PROBLEM TO WORK ON. Taking the line with "-> nor2_1 |" as the first and the line with "worst_path_largest_cell_delay_ns 0.73 \" as the last, set down exactly every line in that range from the entries below, and no more.

DATA IN THIS EXERCISE.
File: src/rtl/bus_terminal_fifo.sv
// Bus endpoint with a TX FIFO that the arbiter drains through pndng/pop/D_pop and an
// address-filtered RX FIFO that the bus fills through push/D_push. Both FIFOs are first-word fall-through.

module bus_terminal_fwft #(
   parameter int unsigned width = 16,
   parameter int unsigned depth = 8
) (
   input  logic                       clk,
   input  logic                       rst_n,
   input  logic                       push_req,
   input  logic [width-1:0]           push_data,
   input  logic                       pop_req,
   output logic [width-1:0]           head,
   output logic [$clog2(depth+1)-1:0] count,
   output logic                       empty,
   output logic                       dropped
);

   localparam int unsigned ptr_w = $clog2(depth);
   localparam int unsigned cnt_w = $clog2(depth+1);

   logic [width-1:0] mem_q [depth];
   logic [ptr_w-1:0] wr_ptr_q, wr_ptr_d;
   logic [ptr_w-1:0] rd_ptr_q, rd_ptr_d;
   logic [cnt_w-1:0] count_q, count_d;
   logic             full;
   logic             do_push;
   logic             do_pop;

   // NOTE: every signal written here gets a default on entry, so no path can leave a latch behind.
   always_comb begin
      full     = (count_q == cnt_w'(depth));
      empty    = (count_q == '0);
      do_pop   = pop_req && !empty;
      // A pop in the same cycle frees the slot, so a full FIFO still accepts the write.
      do_push  = push_req && (!full || do_pop);
      dropped  = push_req && full && !do_pop;
      wr_ptr_d = wr_ptr_q;
      rd_ptr_d = rd_ptr_q;
      if (do_push) wr_ptr_d = wr_ptr_q + ptr_w'(1);
      if (do_pop)  rd_ptr_d = rd_ptr_q + ptr_w'(1);
      count_d  = count_q + cnt_w'(do_push) - cnt_w'(do_pop);
   end

   // NOTE: sequential state uses non-blocking assignments so all flops sample the same pre-edge values.
   always_ff @(posedge clk or negedge rst_n) begin
      if (!rst_n) begin
         wr_ptr_q <= '0;
         rd_ptr_q <= '0;
         count_q  <= '0;
      end else begin
         wr_ptr_q <= wr_ptr_d;
         rd_ptr_q <= rd_ptr_d;
         count_q  <= count_d;
      end
   end

   // NOTE: storage is deliberately not reset; the count gates every read, so stale words are never visible.
   always_ff @(posedge clk) begin
      if (do_push) mem_q[wr_ptr_q] <= push_data;
   end

   assign head  = empty ? '0 : mem_q[rd_ptr_q];
   assign count = count_q;

endmodule

module bus_terminal_fifo #(
   parameter int unsigned pckg_sz = 16,
   parameter int unsigned depth   = 8,
   parameter logic [7:0]  id      = 8'd0,
   parameter logic [7:0]  bdcst   = 8'hFF
) (
   input  logic                       clk,
   input  logic                       reset,
   input  logic                       wr_en,
   input  logic [pckg_sz-1:0]         wr_data,
   output logic                       tx_full,
   output logic [$clog2(depth+1)-1:0] tx_count,
   input  logic                       rd_en,
   output logic [pckg_sz-1:0]         rd_data,
   output logic                       rx_empty,
   output logic [$clog2(depth+1)-1:0] rx_count,
   output logic                       pndng,
   output logic [pckg_sz-1:0]         D_pop,
   input  logic                       pop,
   input  logic                       push,
   input  logic [pckg_sz-1:0]         D_push,
   output logic                       tx_ovf,
   output logic                       rx_ovf,
   output logic [7:0]                 drop_cnt
);

   localparam int unsigned cnt_w = $clog2(depth+1);

   logic       tx_empty;
   logic       tx_dropped;
   logic       rx_dropped;
   logic       addr_ok;
   logic       misaddr;
   logic       tx_ovf_q, tx_ovf_d;
   logic       rx_ovf_q, rx_ovf_d;
   logic [7:0] drop_cnt_q, drop_cnt_d;

   assign addr_ok = (D_push[pckg_sz-1 -: 8] == id) || (D_push[pckg_sz-1 -: 8] == bdcst);
   assign misaddr = push && !addr_ok;

   bus_terminal_fwft #(.width(pckg_sz), .depth(depth)) u_tx (
      .clk       (clk),
      .rst_n     (reset),
      .push_req  (wr_en),
      .push_data (wr_data),
      .pop_req   (pop),
      .head      (D_pop),
      .count     (tx_count),
      .empty     (tx_empty),
      .dropped   (tx_dropped)
   );

   bus_terminal_fwft #(.width(pckg_sz), .depth(depth)) u_rx (
      .clk       (clk),
      .rst_n     (reset),
      .push_req  (push && addr_ok),
      .push_data (D_push),
      .pop_req   (rd_en),
      .head      (rd_data),
      .count     (rx_count),
      .empty     (rx_empty),
      .dropped   (rx_dropped)
   );

   always_comb begin
      tx_ovf_d   = tx_ovf_q || tx_dropped;
      rx_ovf_d   = rx_ovf_q || rx_dropped;
      drop_cnt_d = drop_cnt_q;
      // Overflow and misaddress are mutually exclusive, so at most one increment per cycle.
      if ((rx_dropped || misaddr) && (drop_cnt_q != 8'hFF)) drop_cnt_d = drop_cnt_q + 8'd1;
   end

   always_ff @(posedge clk or negedge reset) begin
      if (!reset) begin
         tx_ovf_q   <= 1'b0;
         rx_ovf_q   <= 1'b0;
         drop_cnt_q <= '0;
      end else begin
         tx_ovf_q   <= tx_ovf_d;
         rx_ovf_q   <= rx_ovf_d;
         drop_cnt_q <= drop_cnt_d;
      end
   end

   assign pndng    = !tx_empty;
   assign tx_full  = (tx_count == cnt_w'(depth));
   assign tx_ovf   = tx_ovf_q;
   assign rx_ovf   = rx_ovf_q;
   assign drop_cnt = drop_cnt_q;

endmodule

File: config.mk
export PLATFORM = sky130hd
export DESIGN_NAME = bus_terminal_fifo
export DESIGN_NICKNAME = d
export VERILOG_FILES = /design/src/rtl/bus_terminal_fifo.sv
export SDC_FILE = /design/constraint.sdc
export NUM_CORES = 1
export LEC_CHECK = 0
export CORE_MARGIN = 3
export CORE_UTILIZATION = 55
export DETAILED_ROUTE_END_ITERATION = 6
export PLACE_DENSITY = 0.76
export RECOVER_POWER = 25
export SYNTH_ARGS = -nofsm -noshare
export SYNTH_HDL_FRONTEND = slang
export SYNTH_SLANG_ARGS = --single-unit
File: constraint.sdc
create_clock -name clk -period 4.25 [get_ports clk]
set_clock_uncertainty 0.05 [all_clocks]
set_input_delay 0.85 -clock clk [delete_from_list [all_inputs] [get_ports clk]]
set_output_delay 0.85 -clock clk [all_outputs]
set_load 0.1 [all_outputs]
## Word-level counts from Yosys, hierarchy flattened

Memory sizes are Yosys's and may differ from the RTL's.
Cells that the tools add are included.

| operators by class | value |
|---|---|
| $add $sub $neg | 9 |
| multiply operators | 0 |
| div/mod/pow operators | 0 |
| magnitude comparators | 0 |
| eq/ne operators | 4 |
| shift operators | 0 |
| mux-type cells | 6 |
| bitwise operators | 0 |
| reductions and logical operators | 27 |

Operators by type and width:

| cell | count |
|---|---|
| 16-bit two-way mux | 2 |
| 3-bit by 1-bit adder with 3-bit output (second input constant) | 4 |
| 1-bit logical AND | 11 |
| 4-bit by 1-bit adder with 4-bit output | 2 |
| 8-bit by 1-bit adder with 8-bit output (second input constant) | 1 |
| 4-bit equality test (second input constant) | 2 |
| 8-bit equality test (second input constant) | 1 |
| 4-bit zero test | 2 |
| 8-bit zero test | 1 |
| 8-bit inequality test (second input constant) | 1 |
| 4-bit by 1-bit subtractor with 4-bit output | 2 |
| 1-bit zero test | 7 |
| 1-bit logical OR | 6 |
| 1-bit two-way mux | 4 |

| word-level totals | value |
|---|---|
| register bits | 30 |
| bits in latches | 0 |
| memory bits (writable) | 256 |
| memory bits (read-only) | 0 |
| input bits | 38 |
| output and inout bits | 53 |
| word-level logic and storage cells | 57 |
| memories kept | 2 |

Memory list:

| name | words | width | read ports | clocked after Yosys merged registers in | write ports | RTL line | text |
|---|---|---|---|---|---|---|---|
| u_rx.mem_q | 8 | 16 | 1 | 0 | 1 | 22 | `logic [width-1:0] mem_q [depth];` |
| u_tx.mem_q | 8 | 16 | 1 | 0 | 1 | 22 |  |

## Longest topological paths before layout

| logic depth | value |
|---|---|
| depth in word-level cells | 7 |
| mapped depth | 13 |
| mapped depth without buffers | 12 |

## Modules after synthesis

From an unflattened synthesis, not the netlist that was laid out.

| unflattened totals | value |
|---|---|
| cells, all modules | 556 |
| area, all modules | 11577.4 um^2 |

Modules (own cells, without submodules):

| module | times used | cells each | area each (um^2) | seq. area each (um^2) |
|---|---|---|---|---|
| bus_terminal_fwft | 2 | 251 | 5505.3 | 4093.9 |
| bus_terminal_fifo | 1 | 54 | 566.8 | 250.2 |

## Worst setup path after synthesis

OpenSTA, ideal clock, no wires.

| timing | value |
|---|---|
| path type | register to output |
| start point | reg u_rx.count_q[2] (netlist: u_rx.count[2]) |
| end point | out rd_data[10] |
| arrival | 3.698 ns |
| data required time | 3.350 ns |
| slack | -0.348 ns |
| cell stages (with the launch flop) | 7 |
| buffers on the path | 2 |
| path through | dfrtp_1 -> inv_1 -> ha_1 -> and2_1 -> buf_2 -> buf_1 -> nor2_1 |

| between the ends | value |
|---|---|
| longest elaborated chain between the ends | 2 |

Ends and longest elaborated chain:

| element | RTL line | text |
|---|---|---|
| start: declaration | 25 | `logic [cnt_w-1:0] count_q, count_d;` |
| start signal: assignment | 54 | `count_q <= count_d;` |
| 4-bit zero test | 33 | `empty = (count_q == '0);` |
| via rx_empty | 82 | `output logic rx_empty,` |
| 16-bit two-way mux | 63 | `assign head = empty ? '0 : mem_q[rd_ptr_q];` |
| end: declaration | 81 | `output logic [pckg_sz-1:0] rd_data,` |

The timed path passes the listed nets, and every way through them passes these cells.

## Worst setup path after layout

| timing | value |
|---|---|
| start point | reg u_tx.rd_ptr_q[0] |
| end point | out D_pop[5] |

| between the ends | value |
|---|---|
| longest elaborated chain between the ends | 2 |

Ends and longest elaborated chain:

| element | RTL line | text |
|---|---|---|
| start: declaration | 24 | `logic [ptr_w-1:0] rd_ptr_q, rd_ptr_d;` |
| start signal: assignment | 53 | `rd_ptr_q <= rd_ptr_d;` |
| memory 8 x 16 bit | n/a |  |
| 16-bit two-way mux | 63 |  |
| end: declaration | 85 | `output logic [pckg_sz-1:0] D_pop,` |

Every way passes these cells.

==> results_dict.tcl <==
set metrics [dict create \
    drc 0 \
    slew_violations 0 \
    wl_per_cell_um 21.6 \
    synth_top_area_share_pct 67.2 \
    cp_data_arrival_time_ns 2.63 \
    cp.required_ns 3.35 \
    hold_violations 0 \
    syn-num-nets 626 \
    yosysUniqueCellTypes 40 \
    grt_util_all_layers_pct 19.6 \
    synth_xor_area_share_pct 1.45 \
    dp_hpwl_mm 13.7 \
    cts_hold_buf 0 \
    worst_path_largest_cell_delay_ns 0.73 \
    yosys.area.top_type "edfxtp_1" \
    status "finished, final reports clean" \
    synth_top_family_by_area "multiplexers" \
    port_buffers 90 \
    grt_pass1_vias 5992 \
    hp-class "flop to flop" \
    cts_tree "built" \
    syn_avg_cell_area_um2 20.1 \
    antenna_found_initial 2 \
    num_io_pins 91 \
    mostFrequentLayoutCell "edfxtp_1" \
    synth_seq_cells 286 \
    yosys_warnings 0 \
    antennaDiodeCount 0 \
    setup.worst_path.start_class "flop" \
    ant_nets 0 \
    cts_setup_buffers 0 \
    use_met3_pct 4.06 \
    crit_buf_inv 2 \
    die_w_um 150 \
    slew_headroom_pct 28.8 \
    top_usage_layer "met2" \
    synth-edff-count 256 \
    path_cells "buf_12, mux4_2, mux2i_1, nor2_1, buf_4" \
    async_flop_share_pct 10.5 \
    grt_max_degree 35 \
    wl_mm 21.2 \
    htreeDepth 1 \
    synth_area_leaders "edfxtp_1 67%, mux4_2 13%, dfrtp_1 6.6%" \
    cts.reportedPaths.clkPinSlew_ns 0.06 \
    areaGrowthSynthToFinish_pct 19.1 \
    critPathTopFamily "flip-flops" \
    gr-usage-met1_pct 25.0 \
    gp_congestion 0.785 \
    dp_slack_ns 0.666 \
    die_h_um 150 \
    final_nets 749 \
    worst_slack_ns 0.715 \
    clock_latency_ns 0.53 \
    path_max_fanout 18 \
    fin_crit_ns 3.53 \
    synth_fa_ha_area_share_pct 2.21 \
    grt_first_pass_wirelength_mm 33.9 \
    syn-cell-area_um2 11400 \
    worstSetupEndpointType "output port" \
    multi_input_area_um2 2830 \
    ys_seq_area_share_pct 73.7 \
    layout.cells.non_filler 980 \
    cts.sinks 286 \
    setup_viol_count_final 0 \
    coreArea_um2 20400 \
    max_freq_mhz 283 \
    layout-drive-gt1-share_pct 26.2 \
    num_vias 5579 \
    setup-tns-final_ns 0 \
    placed_cells 932 \
    avgViaCountPerCell 5.69 \
    yosys.area_share.simple_pct 4.10 \
    cts.repair.resized 0 \
    tightest_slew_ns 1.07 \
    rsz0062_at_grt "false" \
    synthMuxAreaShare_pct 15.9 \
    cts-root-buf "clkbuf_16" \
    cts_buffer_depth 3 \
    start_util_pct 56.2 \
    dieArea_um2 22600 \
    period_share_pct 83.2 \
    maxCapViolCount 0 \
    cts_buffers 28 \
    overflow 0 \
    path_class "flop to output port" \
    first_iter_violations 345 \
    layout_common_cells "256 x edfxtp_1, 64 x mux4_2, 59 x buf_4" \
    syn_inst 569 \
    synth-compound-area-share_pct 0.754 \
    ys.flop_type "edfxtp_1" \
    rows 52 \
    ff_latch_area_um2 8440 \
    fill_cells 1308 \
    first_pass_iters 7 \
    critPathSlowestCell "dfrtp_2" \
    use_met2_pct 34.9 \
]
[logic make-up (layout without fill, tap and decap cells)]
kind of cell	after synthesis	after routing
buf+inv	45	186
compound gates	9	9
fa+ha+maj	19	19
mux	101	101
flops	286	286
simple gates	90	90
xor+xnor	19	19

THE ANSWER.
| path through | dfrtp_1 -> inv_1 -> ha_1 -> and2_1 -> buf_2 -> buf_1 -> nor2_1 |

| between the ends | value |
|---|---|
| longest elaborated chain between the ends | 2 |

Ends and longest elaborated chain:

| element | RTL line | text |
|---|---|---|
| start: declaration | 25 | `logic [cnt_w-1:0] count_q, count_d;` |
| start signal: assignment | 54 | `count_q <= count_d;` |
| 4-bit zero test | 33 | `empty = (count_q == '0);` |
| via rx_empty | 82 | `output logic rx_empty,` |
| 16-bit two-way mux | 63 | `assign head = empty ? '0 : mem_q[rd_ptr_q];` |
| end: declaration | 81 | `output logic [pckg_sz-1:0] rd_data,` |

The timed path passes the listed nets, and every way through them passes these cells.

## Worst setup path after layout

| timing | value |
|---|---|
| start point | reg u_tx.rd_ptr_q[0] |
| end point | out D_pop[5] |

| between the ends | value |
|---|---|
| longest elaborated chain between the ends | 2 |

Ends and longest elaborated chain:

| element | RTL line | text |
|---|---|---|
| start: declaration | 24 | `logic [ptr_w-1:0] rd_ptr_q, rd_ptr_d;` |
| start signal: assignment | 53 | `rd_ptr_q <= rd_ptr_d;` |
| memory 8 x 16 bit | n/a |  |
| 16-bit two-way mux | 63 |  |
| end: declaration | 85 | `output logic [pckg_sz-1:0] D_pop,` |

Every way passes these cells.

==> results_dict.tcl <==
set metrics [dict create \
    drc 0 \
    slew_violations 0 \
    wl_per_cell_um 21.6 \
    synth_top_area_share_pct 67.2 \
    cp_data_arrival_time_ns 2.63 \
    cp.required_ns 3.35 \
    hold_violations 0 \
    syn-num-nets 626 \
    yosysUniqueCellTypes 40 \
    grt_util_all_layers_pct 19.6 \
    synth_xor_area_share_pct 1.45 \
    dp_hpwl_mm 13.7 \
    cts_hold_buf 0 \
    worst_path_largest_cell_delay_ns 0.73 \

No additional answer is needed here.